(Records Opens)
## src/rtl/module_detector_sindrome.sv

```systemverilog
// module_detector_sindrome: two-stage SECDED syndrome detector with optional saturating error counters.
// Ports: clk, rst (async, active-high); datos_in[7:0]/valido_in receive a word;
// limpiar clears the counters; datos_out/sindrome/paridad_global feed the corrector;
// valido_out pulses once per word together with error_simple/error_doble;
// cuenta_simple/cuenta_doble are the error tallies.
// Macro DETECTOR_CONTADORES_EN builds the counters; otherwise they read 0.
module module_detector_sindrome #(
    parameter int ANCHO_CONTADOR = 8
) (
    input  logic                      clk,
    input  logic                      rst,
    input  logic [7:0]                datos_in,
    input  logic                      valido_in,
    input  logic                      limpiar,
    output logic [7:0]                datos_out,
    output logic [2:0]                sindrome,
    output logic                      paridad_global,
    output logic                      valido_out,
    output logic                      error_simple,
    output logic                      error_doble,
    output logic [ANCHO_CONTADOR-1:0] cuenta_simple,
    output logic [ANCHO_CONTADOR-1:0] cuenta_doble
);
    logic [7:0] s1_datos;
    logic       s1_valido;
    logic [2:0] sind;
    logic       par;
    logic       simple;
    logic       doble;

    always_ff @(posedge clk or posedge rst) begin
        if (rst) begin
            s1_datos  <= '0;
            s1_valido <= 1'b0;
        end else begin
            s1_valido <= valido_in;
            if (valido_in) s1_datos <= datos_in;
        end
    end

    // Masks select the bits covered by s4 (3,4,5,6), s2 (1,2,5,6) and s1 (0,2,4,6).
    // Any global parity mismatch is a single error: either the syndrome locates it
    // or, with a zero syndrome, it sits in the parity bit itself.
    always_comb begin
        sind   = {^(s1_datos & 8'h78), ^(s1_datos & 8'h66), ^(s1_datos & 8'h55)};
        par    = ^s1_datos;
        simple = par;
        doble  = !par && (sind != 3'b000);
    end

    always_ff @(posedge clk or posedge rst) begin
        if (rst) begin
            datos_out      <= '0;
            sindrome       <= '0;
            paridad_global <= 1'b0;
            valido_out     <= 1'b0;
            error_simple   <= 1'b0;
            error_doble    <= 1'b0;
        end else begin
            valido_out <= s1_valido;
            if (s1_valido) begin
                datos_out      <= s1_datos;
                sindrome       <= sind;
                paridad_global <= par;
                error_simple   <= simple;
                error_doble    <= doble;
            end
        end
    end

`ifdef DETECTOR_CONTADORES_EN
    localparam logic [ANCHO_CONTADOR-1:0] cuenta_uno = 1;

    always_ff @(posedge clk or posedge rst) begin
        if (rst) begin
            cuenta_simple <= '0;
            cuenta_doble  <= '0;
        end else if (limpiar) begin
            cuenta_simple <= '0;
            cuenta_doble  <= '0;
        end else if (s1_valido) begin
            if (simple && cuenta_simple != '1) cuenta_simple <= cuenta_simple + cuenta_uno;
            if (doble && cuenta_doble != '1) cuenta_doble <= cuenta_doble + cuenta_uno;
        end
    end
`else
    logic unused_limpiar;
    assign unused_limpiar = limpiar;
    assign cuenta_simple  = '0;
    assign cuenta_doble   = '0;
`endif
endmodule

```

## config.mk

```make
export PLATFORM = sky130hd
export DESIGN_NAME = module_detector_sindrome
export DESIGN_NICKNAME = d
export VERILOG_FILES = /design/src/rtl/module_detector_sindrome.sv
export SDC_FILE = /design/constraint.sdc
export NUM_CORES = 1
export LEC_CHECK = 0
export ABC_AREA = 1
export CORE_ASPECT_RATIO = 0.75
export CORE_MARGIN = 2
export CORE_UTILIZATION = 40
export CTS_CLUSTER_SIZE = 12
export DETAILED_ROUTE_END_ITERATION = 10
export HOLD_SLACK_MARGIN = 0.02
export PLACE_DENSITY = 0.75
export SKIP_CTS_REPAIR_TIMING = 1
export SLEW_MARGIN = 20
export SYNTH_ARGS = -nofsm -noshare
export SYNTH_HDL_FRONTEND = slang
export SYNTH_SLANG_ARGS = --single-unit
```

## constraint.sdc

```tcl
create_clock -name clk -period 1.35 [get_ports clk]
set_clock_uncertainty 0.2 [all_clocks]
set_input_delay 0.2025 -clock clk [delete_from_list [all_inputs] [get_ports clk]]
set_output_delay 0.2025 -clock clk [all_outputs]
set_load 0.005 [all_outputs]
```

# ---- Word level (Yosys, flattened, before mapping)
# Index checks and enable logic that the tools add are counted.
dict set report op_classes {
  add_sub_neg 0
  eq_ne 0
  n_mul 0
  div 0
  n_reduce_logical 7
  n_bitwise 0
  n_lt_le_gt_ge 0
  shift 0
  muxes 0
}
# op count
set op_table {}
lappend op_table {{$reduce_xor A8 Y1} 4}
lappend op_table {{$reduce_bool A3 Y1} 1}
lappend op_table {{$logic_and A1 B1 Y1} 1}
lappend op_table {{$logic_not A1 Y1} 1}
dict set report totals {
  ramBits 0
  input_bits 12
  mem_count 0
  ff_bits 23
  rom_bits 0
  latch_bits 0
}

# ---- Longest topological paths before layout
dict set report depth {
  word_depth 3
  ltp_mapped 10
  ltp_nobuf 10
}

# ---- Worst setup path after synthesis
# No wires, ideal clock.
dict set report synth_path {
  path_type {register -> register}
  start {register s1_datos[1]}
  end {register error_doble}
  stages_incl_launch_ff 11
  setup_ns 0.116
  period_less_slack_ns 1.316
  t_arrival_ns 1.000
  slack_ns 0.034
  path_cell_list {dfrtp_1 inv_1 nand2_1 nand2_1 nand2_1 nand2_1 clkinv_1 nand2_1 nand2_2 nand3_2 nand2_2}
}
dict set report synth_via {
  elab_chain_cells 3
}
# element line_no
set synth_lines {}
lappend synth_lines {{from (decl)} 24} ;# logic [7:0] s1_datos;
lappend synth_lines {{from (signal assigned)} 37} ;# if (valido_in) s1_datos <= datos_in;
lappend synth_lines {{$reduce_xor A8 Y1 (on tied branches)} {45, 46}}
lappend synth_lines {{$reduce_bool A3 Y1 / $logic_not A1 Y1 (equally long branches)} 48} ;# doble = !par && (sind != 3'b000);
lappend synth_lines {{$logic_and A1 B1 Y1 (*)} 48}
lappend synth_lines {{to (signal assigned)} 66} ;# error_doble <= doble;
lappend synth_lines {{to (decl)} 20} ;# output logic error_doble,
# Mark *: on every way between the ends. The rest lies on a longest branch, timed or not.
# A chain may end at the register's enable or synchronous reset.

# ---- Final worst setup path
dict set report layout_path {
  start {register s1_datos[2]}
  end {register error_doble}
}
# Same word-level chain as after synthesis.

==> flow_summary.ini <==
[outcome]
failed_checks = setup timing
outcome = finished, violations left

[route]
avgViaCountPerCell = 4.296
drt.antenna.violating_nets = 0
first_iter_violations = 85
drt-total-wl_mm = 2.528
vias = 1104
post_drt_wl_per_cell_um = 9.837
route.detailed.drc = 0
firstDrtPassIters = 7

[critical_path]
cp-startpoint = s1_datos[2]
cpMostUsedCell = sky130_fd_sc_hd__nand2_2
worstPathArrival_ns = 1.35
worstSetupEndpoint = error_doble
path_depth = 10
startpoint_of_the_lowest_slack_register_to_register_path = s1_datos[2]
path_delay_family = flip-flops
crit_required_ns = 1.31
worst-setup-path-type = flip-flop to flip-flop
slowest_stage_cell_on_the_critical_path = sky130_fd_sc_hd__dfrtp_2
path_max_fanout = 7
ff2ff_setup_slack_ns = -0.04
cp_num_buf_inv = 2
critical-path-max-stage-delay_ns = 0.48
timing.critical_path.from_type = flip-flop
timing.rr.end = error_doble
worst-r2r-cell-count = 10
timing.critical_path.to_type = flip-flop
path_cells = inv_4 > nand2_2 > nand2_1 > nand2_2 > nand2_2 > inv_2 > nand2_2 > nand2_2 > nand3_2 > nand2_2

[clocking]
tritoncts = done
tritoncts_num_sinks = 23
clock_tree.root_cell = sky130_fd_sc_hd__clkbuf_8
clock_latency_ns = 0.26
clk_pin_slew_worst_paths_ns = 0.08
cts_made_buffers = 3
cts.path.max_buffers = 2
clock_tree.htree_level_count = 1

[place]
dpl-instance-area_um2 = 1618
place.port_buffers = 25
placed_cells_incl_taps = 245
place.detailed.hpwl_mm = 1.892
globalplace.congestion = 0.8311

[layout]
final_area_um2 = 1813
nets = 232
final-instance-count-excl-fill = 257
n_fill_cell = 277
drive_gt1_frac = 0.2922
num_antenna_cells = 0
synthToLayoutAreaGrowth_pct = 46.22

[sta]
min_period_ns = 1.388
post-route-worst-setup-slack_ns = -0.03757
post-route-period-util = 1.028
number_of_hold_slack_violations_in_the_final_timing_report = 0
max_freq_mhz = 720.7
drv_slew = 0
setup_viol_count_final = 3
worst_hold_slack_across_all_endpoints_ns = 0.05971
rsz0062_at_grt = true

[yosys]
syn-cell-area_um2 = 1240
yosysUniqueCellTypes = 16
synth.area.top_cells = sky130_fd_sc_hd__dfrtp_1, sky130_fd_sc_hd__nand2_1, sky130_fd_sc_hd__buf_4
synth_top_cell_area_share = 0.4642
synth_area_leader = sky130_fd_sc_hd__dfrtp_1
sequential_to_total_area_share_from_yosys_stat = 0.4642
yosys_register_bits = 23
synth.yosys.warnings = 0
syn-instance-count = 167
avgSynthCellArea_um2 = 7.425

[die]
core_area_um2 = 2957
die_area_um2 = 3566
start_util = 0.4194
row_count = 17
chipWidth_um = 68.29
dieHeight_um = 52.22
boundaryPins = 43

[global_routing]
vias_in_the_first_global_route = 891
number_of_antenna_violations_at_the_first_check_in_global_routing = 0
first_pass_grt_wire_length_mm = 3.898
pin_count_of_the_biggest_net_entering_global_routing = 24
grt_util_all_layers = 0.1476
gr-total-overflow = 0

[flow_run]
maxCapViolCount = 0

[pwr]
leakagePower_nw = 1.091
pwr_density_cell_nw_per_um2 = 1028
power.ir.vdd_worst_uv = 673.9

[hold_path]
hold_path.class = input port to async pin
(Records Closes)
Problem to solve:
The reply should consist solely of the lines above from the one that has "worst-r2r-cell-count = 10" through the one that has "place.detailed.hpwl_mm = 1.892", reproduced exactly.

Task result:
worst-r2r-cell-count = 10
timing.critical_path.to_type = flip-flop
path_cells = inv_4 > nand2_2 > nand2_1 > nand2_2 > nand2_2 > inv_2 > nand2_2 > nand2_2 > nand3_2 > nand2_2

[clocking]
tritoncts = done
tritoncts_num_sinks = 23
clock_tree.root_cell = sky130_fd_sc_hd__clkbuf_8
clock_latency_ns = 0.26
clk_pin_slew_worst_paths_ns = 0.08
cts_made_buffers = 3
cts.path.max_buffers = 2
clock_tree.htree_level_count = 1

[place]
dpl-instance-area_um2 = 1618
place.port_buffers = 25
placed_cells_incl_taps = 245
place.detailed.hpwl_mm = 1.892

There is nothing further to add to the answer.